Starting at the first line of the records below, transcribe each line exactly, ending with the line that contains "class | count | area (sq um)".
+++ Data extract +++
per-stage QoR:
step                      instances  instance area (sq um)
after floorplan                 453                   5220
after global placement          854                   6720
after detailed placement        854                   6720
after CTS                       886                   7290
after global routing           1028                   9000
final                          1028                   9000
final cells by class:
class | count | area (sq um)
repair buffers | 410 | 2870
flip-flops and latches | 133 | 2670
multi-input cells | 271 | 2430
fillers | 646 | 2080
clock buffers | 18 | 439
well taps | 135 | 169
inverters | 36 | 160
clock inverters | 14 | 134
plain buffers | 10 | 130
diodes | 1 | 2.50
<file path="config.mk">
export PLATFORM = sky130hd
export DESIGN_NAME = gtd_exp_cell
export DESIGN_NICKNAME = d
export VERILOG_FILES = /design/src/gtd_pkg.sv /design/src/gtd_exp_cell.sv
export VERILOG_INCLUDE_DIRS = /design/src /design/src/src
export SDC_FILE = /design/constraint.sdc
export NUM_CORES = 2
export LEC_CHECK = 0
export BUFFER_PORTS_ARGS = -buffer_cell sky130_fd_sc_hd__buf_2
export CORE_MARGIN = 2
export CORE_UTILIZATION = 70
export CTS_CLUSTER_SIZE = 12
export DETAILED_ROUTE_END_ITERATION = 8
export GPL_TIMING_DRIVEN = 0
export PLACE_DENSITY = 0.88
export SYNTH_ARGS = -nofsm -noshare
export SYNTH_HDL_FRONTEND = slang
export SYNTH_SLANG_ARGS = --single-unit
</file>
<file path="constraint.sdc">
create_clock -name clk -period 14.98 [get_ports clk]
set_clock_uncertainty 0.15 [all_clocks]
set_input_delay 0 -clock clk [delete_from_list [all_inputs] [get_ports clk]]
set_output_delay 0 -clock clk [all_outputs]
set_load 0.02 [all_outputs]
</file>
===== config.mk =====
export PLATFORM = sky130hd
export DESIGN_NAME = salru_ctrl
export DESIGN_NICKNAME = d
export VERILOG_FILES = /design/src/sv/salru_pkg.sv /design/src/sv/salru_ctrl.sv
export SDC_FILE = /design/constraint.sdc
export NUM_CORES = 1
export LEC_CHECK = 0
export BUFFER_PORTS_ARGS = -buffer_cell sky130_fd_sc_hd__buf_4
export CORE_AREA = 2 2 39 41
export DETAILED_ROUTE_END_ITERATION = 8
export DIE_AREA = 0 0 41 43
export PLACE_DENSITY = 0.45
export RECOVER_POWER = 25
export SETUP_SLACK_MARGIN = 0.02
export SYNTH_ARGS = -nofsm -noshare
export SYNTH_HDL_FRONTEND = slang
export SYNTH_SLANG_ARGS = --single-unit

===== constraint.sdc =====
create_clock -name clk -period 2.1 [get_ports clk]
set_input_delay 0.21 -clock clk [delete_from_list [all_inputs] [get_ports clk]]
set_output_delay 0.21 -clock clk [all_outputs]
set_load 0.03 [all_outputs]

===== src/sv/salru_pkg.sv =====
// Shared types and constants of the set-associative cache tag store.
`timescale 1ns / 1ps

package salru_pkg;

  // Default geometry handed to the top-level parameters.
  localparam int DEF_MAX_WAYS       = 16;
  localparam int DEF_MAX_SETS       = 1024;
  localparam int DEF_LINE_ADDR_BITS = 26;

  // Fixed field widths.
  localparam int STAMP_W   = 32;
  localparam int CNT_W     = 32;
  localparam int VWAY_W    = 4;
  localparam int WAYS_CFG_W = 5;
  localparam int IDXB_CFG_W = 4;
  localparam int CFG_W     = 5;
  localparam int CFG_IDX_W = 1;
  localparam int IB_W      = 5;

  // Configuration register indexes.
  localparam logic [CFG_IDX_W-1:0] REG_WAYS_IN_USE    = 1'd0;
  localparam logic [CFG_IDX_W-1:0] REG_SET_INDEX_BITS = 1'd1;

  // Configuration reset values.
  localparam logic [WAYS_CFG_W-1:0] WAYS_RESET = 5'd16;
  localparam logic [IDXB_CFG_W-1:0] IDXB_RESET = 4'd10;

  // Request operation codes.
  localparam logic OP_LOOKUP  = 1'b0;
  localparam logic OP_INSTALL = 1'b1;

  // Controller states.
  typedef enum logic [1:0] {
    ST_CLEAR,
    ST_IDLE,
    ST_EVAL,
    ST_COMMIT
  } state_t;

  // Commands from the controller to the datapath.
  typedef struct packed {
    logic clear;   // write one zero row of the tag memory
    logic accept;  // latch the request word and read its set
    logic eval;    // register tag compare and partial LRU search
    logic commit;  // update the set, the counters and the result
  } cmd_t;

  // Status from the datapath to the controller.
  typedef struct packed {
    logic clear_last;  // the clearing pass is on its last row
    logic out_free;    // the result register can take a new word
  } status_t;

endpackage


===== src/sv/salru_ctrl.sv =====
// Controller state machine of the cache tag store.
`timescale 1ns / 1ps

module salru_ctrl (
  input  logic              clk,
  input  logic              rst,
  input  logic              in_valid,
  output logic              in_ready,
  input  salru_pkg::status_t status,
  output salru_pkg::cmd_t    cmd
);
  import salru_pkg::*;

  state_t state;
  state_t state_next;

  // State register; reset starts the clearing pass.
  always_ff @(posedge clk) begin
    if (rst) begin
      state <= ST_CLEAR;
    end else begin
      state <= state_next;
    end
  end

  // Next state and commands.
  always_comb begin
    state_next = state;
    cmd        = '0;
    in_ready   = 1'b0;
    case (state)
      ST_CLEAR: begin
        cmd.clear = 1'b1;
        if (status.clear_last) begin
          state_next = ST_IDLE;
        end
      end
      ST_IDLE: begin
        in_ready   = 1'b1;
        cmd.accept = in_valid;
        if (in_valid) begin
          state_next = ST_EVAL;
        end
      end
      ST_EVAL: begin
        cmd.eval   = 1'b1;
        state_next = ST_COMMIT;
      end
      ST_COMMIT: begin
        if (status.out_free) begin
          cmd.commit = 1'b1;
          state_next = ST_IDLE;
        end
      end
      default: begin
        state_next = ST_CLEAR;
      end
    endcase
  end

endmodule


==> flow_metrics.py <==
metrics = {
    "clocking": {
        "postCtsSetupBuffers": 0,
        "root_buffer": "clkbuf_4",
        "cts_made_buffers": 3,
        "clk_latency_ns": 0.22,
        "hold_buffers": 0,
        "h-tree-depth": 1,
        "clk_path_buf_depth": 2,
        "cts_resized": 0,
        "clock_sinks": 2,
        "cts_tree": "yes",
        "clk_pin_slew_ns": 0.03,
    },
    "status": {
        "status": "finished, final reports clean",
    },
    "detailed_routing": {
        "viasPerCell": 3.35,
        "ant_nets": 0,
        "drc": 0,
        "wl_per_cell_um": 6.92,
        "routed_wl_um": 339,
        "drtIter0Drc": 2,
        "vias": 164,
        "dr.pass1.iters": 4,
    },
    "flow_run": {
        "drv_cap": 0,
    },
    "yosys": {
        "yosysWarnings": 0,
        "ys_seq_elements": 2,
        "syn-cell-area_sq_um": 188,
        "ys_seq_area_frac": 0.213,
        "synth.avg_cell_area_sq_um": 8.94,
        "synth_top_area_share": 0.333,
        "synth_cell_types": 11,
        "synth_area_leader_cell": "ha_1",
        "synth_area_leaders": "ha_1, dfxtp_1, inv_1",
        "syn_inst": 21,
        "syn_nets": 31,
    },
    "timing": {
        "rsz0062_at_grt": "false",
        "worstMarginPinSlew_ns": 0.446,
        "fmax_mhz": 620,
        "slew_headroom": 0.703,
        "finalClockSkew_ns": 0.00698,
        "finalSetupViolations": 0,
        "hold_viol": 0,
        "maxSlewViolCount": 0,
        "fin_setup_tns_ns": 0,
        "min_period_over_period": 0.768,
        "min_period_ns": 1.61,
    },
    "critical_path": {
        "cp-end-kind": "flip-flop",
        "cp_max_fo": 4,
        "r2r_slack_ns": 0.49,
        "r2r_end": "state[0]",
        "worst_ep_required_time_ns": 2.20,
        "critPathKind": "flip-flop to flip-flop",
        "rr_startpoint": "state[1]",
        "worst-r2r-cell-count": 4,
        "crit_arrival_ns": 1.72,
        "critPathLaunchType": "flip-flop",
    },
    "layout": {
        "area_growth_pct": 56.7,
        "largest_reg_flops": 2,
        "num_antenna_cells": 0,
        "layout-drive-gt1-share": 0.394,
        "reg_top3": "state (2)",
        "final_net_count": 45,
        "top_register": "state",
    },
    "die": {
        "std_cell_rows": 14,
        "start_util": 0.136,
        "chipHeight_um": 43,
        "core_area_sq_um": 1380,
        "die_w_um": 41,
        "die-area_sq_um": 1760,
        "pin_count": 10,
    },
    "pwr": {
        "switching_share": 0.431,
        "p_int_w": 0.000193,
        "power_frac_comb": 0.560,
        "p_seq_frac": 0.195,
        "finalPower_w": 0.000339,
        "vdd_drop_max_v": 0.000624,
        "clkPwrFrac": 0.245,
        "p_per_area_nw_per_um2": 1150,
        "power.leakage_nw": 0.152,
        "switchingPower_w": 0.000146,
    },
    "global_routing": {
        "grt_first_pass_wirelength_um": 510,
        "antenna_found_initial": 0,
        "grt_pass1_vias": 131,
        "track_usage": 0.0471,
        "grt_max_degree": 5,
        "grt_overflow": 0,
    },
    "min_path": {
        "hold_path.class": "primary input to flip-flop",
        "whs_endpoint": "state[1]",
        "holdCritStartpoint": "rst",
        "worstHoldPathCells": 3,
    },
    "place": {
        "dp_hpwl_um": 274,
        "place.gp.congestion": 0.614,
        "place.port_buffers": 9,
    },
}
-- stage by stage --
step | instance area [sq um] | setup WS [ns] | hold slack, ns | cells | util
6_report | 294 | 0.487 | 0.291 | 49 | 0.212
3_5_place_dp | 275 | 0.459 | 0.519 | 46 | 0.199
5_1_grt | 294 | 0.347 | 0.307 | 49 | 0.212
2_1_floorplan | 188 | 0.425 | 0.390 | 21 | -
4_1_cts | 298 | 0.464 | 0.288 | 49 | 0.215
3_3_place_gp | 275 | 0.453 | 0.524 | 46 | 0.199
-- cell families after synthesis --
logic type,Yosys count,share of synthesized area
compound gates,1,0.0533
fa+ha+maj,5,0.333
buf+inv,5,0.107
flops,2,0.213
mux,2,0.113
simple gates,6,0.180
-- power groups by stage --
stage          sequential [W]   clock, W  combinational, W
4_1_cts             0.0000662  0.0000879          0.000196
6_report            0.0000660  0.0000829          0.000190
2_1_floorplan       0.0000630          0          0.000143
5_1_grt             0.0000682  0.0000939          0.000211
3_3_place_gp        0.0000673          0          0.000199
3_5_place_dp        0.0000667          0          0.000196
-- worst max path at each step --
stage              from  slack, ns       end
2_1_floorplan  state[0]       0.43  state[0]
3_3_place_gp   state[1]       0.45  state[0]
3_5_place_dp   state[1]       0.46  state[0]
4_1_cts        state[1]       0.46  state[0]
5_1_grt        state[1]       0.35  state[0]
6_report       state[1]       0.49  state[0]
-- area by class of cell --
| type | instances | area, sq um |
|---|---|---|
| clock buffers | 3 | 22.5 |
| fillers | 157 | 1090 |
| flip-flops and latches | 2 | 40.0 |
| well taps | 16 | 20.0 |
| multi-input cells | 14 | 128 |
| repair buffers | 9 | 63.8 |
| inverters | 5 | 20.0 |
-- synth_stat cells (all sizes together) --
library cell,count
a222oi,1
and2,2
clkinvlp,1
dfxtp,2
ha,5
inv,4
mux2,1
mux2i,1
nand2b,2
nor2,2
-- worst max-delay path: stages (launching register included) --
cell and delay [ns]:
dfxtp_1 0.37, inv_1 0.10, ha_1 0.21, a222oi_1 0.46, mux2_1 0.36
-- layout by cell type, fill, tap and decap left out --
cell / n
ha_1: 5
and2_1: 1
clkbuf_1: 1
inv_1: 4
mux2i_1: 1
nor2_1: 2
mux2_1: 1
clkinvlp_2: 1
nand2b_1: 2
dfxtp_1: 2
and2_2: 1
clkbuf_4: 3
a222oi_1: 1
buf_4: 8
-- routing by layer --
metal  vias to the layer above  GRT usage  routed length [um]
met4                         0     0.0400                   0
met1                        63     0.0671                 164
li1                         90          -                   -
met2                        11     0.0344                 111
met3                         0     0.0471                  63
met5                         -          0                   0
Power figures use the tool's default switching activity.
===== config.mk =====
export PLATFORM = sky130hd
export DESIGN_NAME = srt_ram
export DESIGN_NICKNAME = d
export VERILOG_FILES = /design/src/rtl/sorted_record_table_with_stats_unit_macros.svh /design/src/rtl/srt_ram.sv
export SDC_FILE = /design/constraint.sdc
export NUM_CORES = 2
export LEC_CHECK = 0
export BUFFER_PORTS_ARGS = -buffer_cell sky130_fd_sc_hd__buf_2
export CORE_UTILIZATION = 35
export DETAILED_ROUTE_END_ITERATION = 10
export PLACE_DENSITY = 0.47
export SLEW_MARGIN = 20
export SYNTH_ARGS = -nofsm -noshare
export SYNTH_HDL_FRONTEND = slang
export SYNTH_SLANG_ARGS = --single-unit

===== constraint.sdc =====
create_clock -name i_clk -period 9.2 [get_ports i_clk]
set_clock_uncertainty 0.05 [all_clocks]
set_input_delay 1.38 -clock i_clk [delete_from_list [all_inputs] [get_ports i_clk]]
set_output_delay 1.38 -clock i_clk [all_outputs]
set_load 0.02 [all_outputs]
===== src/hdl/srpm_pkg.sv =====
// shared types and constants for the sv39 region page mapper
// used by srpm_ctrl, srpm_dpath and the top level; no dependencies

package srpm_pkg;

    localparam int TABLE_FRAMES_DEF = 64;
    localparam int SLOT_W           = 9;
    localparam int SLOTS            = 512;
    localparam int PPN_W            = 44;
    localparam int VPN_W            = 27;
    localparam int CNT_W            = 21;
    localparam int PERM_W           = 10;
    localparam int PTE_W            = 64;
    localparam int IN_DATA_W        = 104;
    localparam int OUT_DATA_W       = 88;
    localparam int LFRAME_W         = 6;
    localparam int FIU_W            = 7;

    localparam logic [PPN_W-1:0] BASE_RESET = 44'd524288;

    typedef enum logic [1:0] {
        ST_OK          = 2'd0,
        ST_EXHAUSTED   = 2'd1,
        ST_OUT_OF_POOL = 2'd2
    } t_status;

    typedef enum logic [1:0] {
        LVL_ROOT = 2'd0,
        LVL_MID  = 2'd1,
        LVL_LEAF = 2'd2
    } t_lvl;

    typedef enum logic [3:0] {
        S_CLEAR,
        S_IDLE,
        S_START,
        S_RD1,
        S_CK1,
        S_ZERO1,
        S_RD2,
        S_CK2,
        S_ZERO2,
        S_RD3,
        S_WR3,
        S_DONE
    } t_state;

    // controller to datapath
    typedef struct packed {
        logic    zero_step;
        logic    load;
        logic    rd;
        t_lvl    lvl;
        logic    chk;
        logic    leaf_wr;
        logic    fail;
        t_status fail_code;
        logic    emit;
    } t_cmd;

    // datapath to controller
    typedef struct packed {
        logic ent_valid;
        logic out_of_pool;
        logic pool_full;
        logic zero_last;
        logic region_done;
    } t_stat;

    typedef struct packed {
        logic [FIU_W-1:0]    frames_in_use;
        logic [SLOT_W-1:0]   leaf_slot;
        logic [LFRAME_W-1:0] leaf_frame;
        logic [PTE_W-1:0]    last_leaf_entry;
        t_status             status;
    } t_result;

endpackage


===== src/hdl/srpm_ctrl.sv =====
// walk sequencer for the region page mapper
// depends on srpm_pkg for state, command and status types

module srpm_ctrl (
    input  logic            i_clk,
    input  logic            i_rst_n,
    input  logic            i_in_valid,
    input  logic            i_out_free,
    input  srpm_pkg::t_stat i_stat,
    output logic            o_in_ready,
    output srpm_pkg::t_cmd  o_cmd
);

    srpm_pkg::t_state r_state, n_state;

    always_ff @(posedge i_clk) begin
        if (!i_rst_n) begin
            r_state <= srpm_pkg::S_CLEAR;
        end else begin
            r_state <= n_state;
        end
    end

    always_comb begin
        n_state = r_state;
        case (r_state)
            srpm_pkg::S_CLEAR: begin
                if (i_stat.zero_last) n_state = srpm_pkg::S_IDLE;
            end
            srpm_pkg::S_IDLE: begin
                if (i_in_valid) n_state = srpm_pkg::S_START;
            end
            srpm_pkg::S_START: begin
                n_state = i_stat.region_done ? srpm_pkg::S_DONE : srpm_pkg::S_RD1;
            end
            srpm_pkg::S_RD1: n_state = srpm_pkg::S_CK1;
            srpm_pkg::S_CK1: begin
                if (i_stat.ent_valid) begin
                    n_state = i_stat.out_of_pool ? srpm_pkg::S_DONE : srpm_pkg::S_RD2;
                end else begin
                    n_state = i_stat.pool_full ? srpm_pkg::S_DONE : srpm_pkg::S_ZERO1;
                end
            end
            srpm_pkg::S_ZERO1: begin
                if (i_stat.zero_last) n_state = srpm_pkg::S_RD2;
            end
            srpm_pkg::S_RD2: n_state = srpm_pkg::S_CK2;
            srpm_pkg::S_CK2: begin
                if (i_stat.ent_valid) begin
                    n_state = i_stat.out_of_pool ? srpm_pkg::S_DONE : srpm_pkg::S_RD3;
                end else begin
                    n_state = i_stat.pool_full ? srpm_pkg::S_DONE : srpm_pkg::S_ZERO2;
                end
            end
            srpm_pkg::S_ZERO2: begin
                if (i_stat.zero_last) n_state = srpm_pkg::S_RD3;
            end
            srpm_pkg::S_RD3: n_state = srpm_pkg::S_WR3;
            srpm_pkg::S_WR3: n_state = srpm_pkg::S_START;
            srpm_pkg::S_DONE: begin
                if (i_out_free) n_state = srpm_pkg::S_IDLE;
            end
            default: n_state = srpm_pkg::S_CLEAR;
        endcase
    end

    always_comb begin
        o_cmd           = '0;
        o_cmd.lvl       = srpm_pkg::LVL_ROOT;
        o_cmd.fail_code = srpm_pkg::ST_OK;
        o_in_ready      = 1'b0;
        case (r_state)
            srpm_pkg::S_CLEAR, srpm_pkg::S_ZERO1, srpm_pkg::S_ZERO2: begin
                o_cmd.zero_step = 1'b1;
            end
            srpm_pkg::S_IDLE: begin
                o_in_ready = 1'b1;
                o_cmd.load = i_in_valid;
            end
            srpm_pkg::S_RD1: begin
                o_cmd.rd  = 1'b1;
                o_cmd.lvl = srpm_pkg::LVL_ROOT;
            end
            srpm_pkg::S_RD2: begin
                o_cmd.rd  = 1'b1;
                o_cmd.lvl = srpm_pkg::LVL_MID;
            end
            srpm_pkg::S_RD3: begin
                o_cmd.rd  = 1'b1;
                o_cmd.lvl = srpm_pkg::LVL_LEAF;
            end
            srpm_pkg::S_CK1, srpm_pkg::S_CK2: begin
                o_cmd.chk = 1'b1;
                if (i_stat.ent_valid && i_stat.out_of_pool) begin
                    o_cmd.fail      = 1'b1;
                    o_cmd.fail_code = srpm_pkg::ST_OUT_OF_POOL;
                end else if (!i_stat.ent_valid && i_stat.pool_full) begin
                    o_cmd.fail      = 1'b1;
                    o_cmd.fail_code = srpm_pkg::ST_EXHAUSTED;
                end
            end
            srpm_pkg::S_WR3: o_cmd.leaf_wr = 1'b1;
            srpm_pkg::S_DONE: o_cmd.emit = i_out_free;
            default: o_cmd.zero_step = 1'b0;
        endcase
    end

endmodule


===== config.mk =====
export PLATFORM = sky130hd
export DESIGN_NAME = srpm_ctrl
export DESIGN_NICKNAME = d
export VERILOG_FILES = /design/src/hdl/srpm_pkg.sv /design/src/hdl/srpm_ctrl.sv
export SDC_FILE = /design/constraint.sdc
export NUM_CORES = 1
export LEC_CHECK = 0
export BUFFER_PORTS_ARGS = -buffer_cell sky130_fd_sc_hd__buf_4
export CORE_AREA = 10 10 47 49
export DETAILED_ROUTE_END_ITERATION = 16
export DIE_AREA = 0 0 57 59
export MAX_ROUTING_LAYER = met4
export SLEW_MARGIN = 0
export SYNTH_ARGS = -nofsm -noshare
export SYNTH_HDL_FRONTEND = slang
export SYNTH_SLANG_ARGS = --single-unit

===== constraint.sdc =====
create_clock -name i_clk -period 1.4 [get_ports i_clk]
set_input_delay 0.07 -clock i_clk [delete_from_list [all_inputs] [get_ports i_clk]]
set_output_delay 0.07 -clock i_clk [all_outputs]
set_load 0.02 [all_outputs]

==> results.json <==
{
  "status": "finished clean",
  "cts_tree": "yes",
  "cap_violations": 0,
  "netlist_area_um2": 449,
  "die-height_um": 59,
  "post_drt_wl_per_cell_um": 14.8,
  "dp_hpwl_mm": 1.27,
  "setup_viol": 0,
  "diodes": 0,
  "cp_max_fo": 9,
  "grt_max_degree": 14,
  "synth_top_family_by_area": "simple AND/OR/NAND/NOR gates",
  "start_util": 0.321,
  "yosys.area.top_type": "dfxtp_1",
  "clock_power_share": 0.099,
  "grt_pass1_wl_mm": 2.67,
  "p_sw_frac": 0.444,
  "cts-hold-fix-buffers": 0,
  "syn_avg_cell_area_um2": 7.13,
  "die_x_um": 57,
  "synthTopCellsByArea": "dfxtp_1 18%, nand2_1 5.8%, a21oi_1 4.5%, nor4bb_1 4.5%, o21ai_0 4.5%",
  "fin_util": 0.581,
  "globalplace.congestion": 0.822,
  "drv_slew": 0,
  "synth_seq_cells": 4,
  "final_hold_viol_count": 0,
  "syn_inst": 63,
  "synthSimpleGateAreaFrac": 0.457,
  "powerDensity_nw_per_um2": 1770,
  "yosysSeqAreaShare": 0.178,
  "vias": 611,
  "yosysTopAreaCellShare": 0.178,
  "synthAdderAreaFrac": 0,
  "hold_class": "primary input to flip-flop",
  "core_um2": 1400,
  "synth_fp_nets": 72,
  "cts_resized": 8,
  "drt_iter0_drc": 6,
  "crit_type": "flip-flop to output port",
  "tightest_slew_ns": 0.292,
  "viasPerCell": 5.50,
  "die_area_um2": 3360,
  "max_freq_mhz": 722,
  "drtPass1Iterations": 5,
  "synth_compound_area_frac": 0.270,
  "track_usage": 0.0963,
  "arrival_ns": 1.31,
  "slew_headroom": 0.804,
  "preCtsSetupSlack_ns": -0.0566,
  "rows": 14,
  "cts_setup_buffers": 0,
  "grt_setup_unrepaired": "true",
  "p_sw_mw": 0.641,
  "clockBufferDepth": 2,
  "grt_pass1_vias": 612,
  "ios": 21,
  "p_leak_nw": 0.362,
  "io_buffer_count": 20,
  "cts_num_sinks": 4,
  "reg_top3": "r_state x4",
  "synthMuxAreaShare": 0.0223,
  "numCtsBuffers": 3,
  "synth_edf_count": 0,
  "htree_levels": 1,
  "drive_gt1_frac": 0.600,
  "fin_crit_sh": 0.989,
  "internal_power_mw": 0.801,
  "cts-root-buf": "clkbuf_4",
  "antenna_found_initial": 0,
  "worstSkewPairLatency_ns": 0.23,
  "synth_flop_cell": "dfxtp_1",
  "clk_pin_slew_ns": 0.04,
  "grt_use_met1": 0.102,
  "yosysUniqueCellTypes": 33,
  "nets": 106,
  "p_seq_frac": 0.204,
  "drc": 0,
  "postRouteAntennaNets": 0,
  "fin_worst_skew_ns": 0.00622,
  "synth.most_common_cell": "nand2_1",
  "grt-ovfl-total": 0,
  "synth_common_cells": "7 x nand2_1, 4 x a21oi_1, 4 x dfxtp_1, 4 x nor2_1, 4 x o21ai_0",
  "min_period_ns": 1.38,
  "irDropWorstVdd_mv": 0.653,
  "fillers": 137,
  "pwr-share-comb": 0.698,
  "area_growth_pct": 81.3,
  "worstPathRequired_ns": 1.33,
  "routed_wl_mm": 1.64,
  "setup_slack_ns": 0.0152,
  "use_met3": 0.0386,
  "largest_reg_flops": 4,
  "critPathLaunchType": "flip-flop",
  "busiest_layer": "met2",
  "top_register": "r_state",
  "use_met2": 0.167,
  "async_flop_share": 0,
  "synth-xor-area-share": 0.0195,
  "end_kind": "output port",
  "yosysWarnings": 0
}
==> worst paths after layout <==
path	to	start	slack, ns	cells after the start
worst max register to register	r_state[1]$_SDFFE_PN0P_	r_state[0]$_SDFFE_PN0P_	0.03	4
worst min-delay path	r_state[0]$_SDFFE_PN0P_	i_rst_n	0.12	3
worst min register to register	r_state[3]$_SDFFE_PN0P_	r_state[3]$_SDFFE_PN0P_	0.61	2
worst max-delay path	o_cmd[10]	r_state[0]$_SDFFE_PN0P_	0.02	4
==> power by group through the flow <==
stage	Combinational [mW]	Clock [mW]	Sequential [mW]
after floorplan	0.515	0	0.201
after global placement	0.869	0	0.248
after detailed placement	0.865	0	0.247
after CTS	0.893	0.149	0.267
after global routing	1.09	0.155	0.299
final	1.01	0.142	0.294
==> through the flow <==
| step | hold WS, ns | area (µm²) | total power, mW | setup TNS [ns] | instances |
|---|---|---|---|---|---|
| floorplan | 0.191 | 462 | 0.716 | 0 | 63 |
| global placement | 0.375 | 713 | 1.12 | -0.0731 | 108 |
| detailed placement | 0.368 | 713 | 1.11 | -0.0615 | 108 |
| CTS | 0.111 | 757 | 1.31 | 0 | 111 |
| global route | 0.124 | 815 | 1.55 | -0.0945 | 111 |
| finish | 0.124 | 815 | 1.44 | 0 | 111 |
==> metal layers <==
| layer | vias to the layer above | wire, µm |
|---|---|---|
| li1 | 302 | - |
| met2 | 25 | 817 |
| met3 | 2 | 134 |
| met4 | 0 | 20 |
| met1 | 282 | 672 |
| met5 | - | 0 |
==> cell type report <==
| type | instances | area, µm² | area share |
|---|---|---|---|
| inverter | 2 | 7.51 | 0.00922 |
| clock buffer | 3 | 22.5 | 0.0276 |
| sequential | 4 | 92.6 | 0.114 |
| tap | 16 | 20.0 | 0.0246 |
| timing repair buffer | 33 | 255 | 0.313 |
| multi-input combinational | 53 | 417 | 0.512 |
===== src/sv/rngr_pkg.sv =====
// Package for the ring neighbor grant with aging block.
// Holds field widths, reset values, state encodings and the cell structs.
// No dependencies; every other file imports it.
package rngr_pkg;

   localparam int MAX_SEATS_DEF = 16;
   localparam int SEAT_W        = 4;
   localparam int STAMP_W       = 32;
   localparam int SEAT_CNT_W    = 5;
   localparam int AGING_W       = 16;
   localparam int CSR_DATA_W    = 16;
   localparam int AGING_FACTOR  = 5;
   // threshold 5 * aging_unit fits in 19 bits
   localparam int THR_W         = 19;

   localparam logic [SEAT_CNT_W-1:0] SEAT_CNT_RST = 5'd5;
   localparam logic [THR_W-1:0]      THR_RST      = 19'd5;

   localparam logic CSR_SEAT_COUNT = 1'b0;
   localparam logic CSR_AGING_UNIT = 1'b1;

   localparam logic OP_REQUEST = 1'b0;
   localparam logic OP_RELEASE = 1'b1;

   typedef enum logic [1:0] {
      SEAT_THINKING = 2'd0,
      SEAT_HUNGRY   = 2'd1,
      SEAT_EATING   = 2'd2
   } seat_state_type;

   typedef enum logic [2:0] {
      ST_IDLE,
      ST_WRITE,
      ST_EVAL_FIRST,
      ST_EVAL_SECOND,
      ST_SEND
   } ctrl_state_type;

   // what a cell shows its two neighbors
   typedef struct packed {
      seat_state_type     state;
      logic [STAMP_W-1:0] stamp;
      logic               aged;
   } cell_view_type;

   // broadcast write command; each cell has its own enable
   typedef struct packed {
      seat_state_type     state;
      logic               load_stamp;
      logic [STAMP_W-1:0] stamp;
   } cell_wr_type;

endpackage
+++
● **Problem solution**
per-stage QoR:
step                      instances  instance area (sq um)
after floorplan                 453                   5220
after global placement          854                   6720
after detailed placement        854                   6720
after CTS                       886                   7290
after global routing           1028                   9000
final                          1028                   9000
final cells by class:
class | count | area (sq um)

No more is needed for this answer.